Great! Newsletter #8: How to Appropriate Dad Culture
Be a Dad (even if you don't have kids) with these tried and true methods from a certified Dad expert.
What’s cookin’, good lookin’? I’m Alexandria Love: writer, comedian, and 3rd runner-up of a very poorly attended Dolly Parton look-alike contest. This is my newsletter, Great! I call it Great! because it’s named after me, and I am great. I name all of my projects using words you can use to describe me, so keep an eye out for my other newsletters: Stacked, Sweaty, and Slightly Anemic.
Father’s Day is this weekend and it can be a challenging time for some. I feel lucky to have my old man, especially because there are many who don’t have one or don’t have good relationships with theirs. I know I was a handful as a teenager, so I wanted to honor my Dad with today’s newsletter. And I know what you’re thinking: “Alex, you’re just trying to be nice so that your dad will write you back into his will.” That’s not true! The only things I plan to inherit from my parents are high blood pressure and an inherent love of casinos.
I’m a certified Dad expert (I’m actually dating yours!), and while I know I would be a terrible mother, I think I’d be a great dad because I have a deep understanding of Dad culture. So whether you’re a dad, dad-in-waiting, dad-adjacent, or just a little Dad-curious, I have the crash course you need on how to become the top pop!
Dadding 101
Step 1: Get the Dad Fit
You know the look. Jean shorts, Sketchers or slides, and crew socks that get higher than me and my cousins after we “take a walk” at the cookout. Perfect for standing around a grill and saying, “You’re gonna wanna flip that pretty soon.” Ray-bans are optional but encouraged for being outdoors in the summer and saying classic Dad lines like, “It’s not the heat that gets you. It’s the humidity.” You can find this look at my new clothing line, Dad’s Warehouse. You’re gonna like the way you look, I guarantee it.
Step 2: Attempt to fix everything in the house, but actually break everything in the house
Need to clean out the gutters? Rotate the tires? De-clog the cat? Just put on a toolbelt and tell everybody that you’re going to fix it…then do the opposite. Channel your inner Joe Biden and make things juuuust a little bit worse than how you found them. Sure, you could hire a professional to do it for you correctly the first time, but where’s the fun in that? Be so consistently unhandy that anytime someone sees you with power tools, they have 911 pre-dialed in their phone. Remember, you’re not a real Dad unless you have violated at least six OSHA laws.
Step 3: Get way too invested in Formula 1 racing
Sports are a big part of Dad culture. Every Dad has a sport. If you’re a rich Dad, it’s probably golf. (If you are a rich Dad, please text me.) A safe bet for today’s modern Dad-on-the-go is Formula 1 racing. Like many other parts of male culture like your inability to respond to texts or your fascination with Ryan Reynolds, I do not fully understand it, but I can appreciate it. I hope that your guy drives his little car faster than his buddies!

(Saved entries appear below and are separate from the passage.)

==> config.mk <==
export PLATFORM = sky130hd
export DESIGN_NAME = dfs_sel
export DESIGN_NICKNAME = d
export VERILOG_FILES = /design/src/sv/dfs_pkg.sv /design/src/sv/dfs_sel.sv
export SDC_FILE = /design/constraint.sdc
export NUM_CORES = 1
export LEC_CHECK = 0
export BUFFER_PORTS_ARGS = -buffer_cell sky130_fd_sc_hd__buf_2
export CAP_MARGIN = 20
export CORE_MARGIN = 2
export CORE_UTILIZATION = 40
export CTS_CLUSTER_SIZE = 30
export DETAILED_ROUTE_END_ITERATION = 10
export GPL_TIMING_DRIVEN = 0
export PLACE_DENSITY = 0.64
export SKIP_LAST_GASP = 1
export SYNTH_ARGS = -nofsm -noshare
export SYNTH_HDL_FRONTEND = slang
export SYNTH_SLANG_ARGS = --single-unit
==> constraint.sdc <==
create_clock -name clk_i -period 6.4 [get_ports clk_i]
set_input_delay 0 -clock clk_i [delete_from_list [all_inputs] [get_ports clk_i]]
set_output_delay 0 -clock clk_i [all_outputs]
set_load 0.01 [all_outputs]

Step 4: Perfect the Dad sounds
Being a Dad is mostly about knowing when to make the right noises. For example, when you’re getting out of a recliner, you have to make a noise like a lonely humpback whale, or a rusty lawnmower being revved up for the first time in 75 years. The most important Dad sound to master is the iconic Dad sneeze. A Dad sneeze should be so loud and unsettling that it makes liquids vibrate like that one scene in Jurassic Park. In a perfect world, your Dad sneezes don’t make other people say “Bless you.” It makes people flinch and say, “What the fuck was that?”
Step 5: Have way too many remote controls
One is for the television, one is for the Roku, one is for the sound system, and one is just for looks so that the rest of the household knows you mean business! All of them are absolutely necessary, and none of them have batteries. Keep your eye on them because, much like your favorite show on a streaming service, they can disappear at any time. Hey, wait, where did it go? I just had it! Are you sitting on it? Stand up!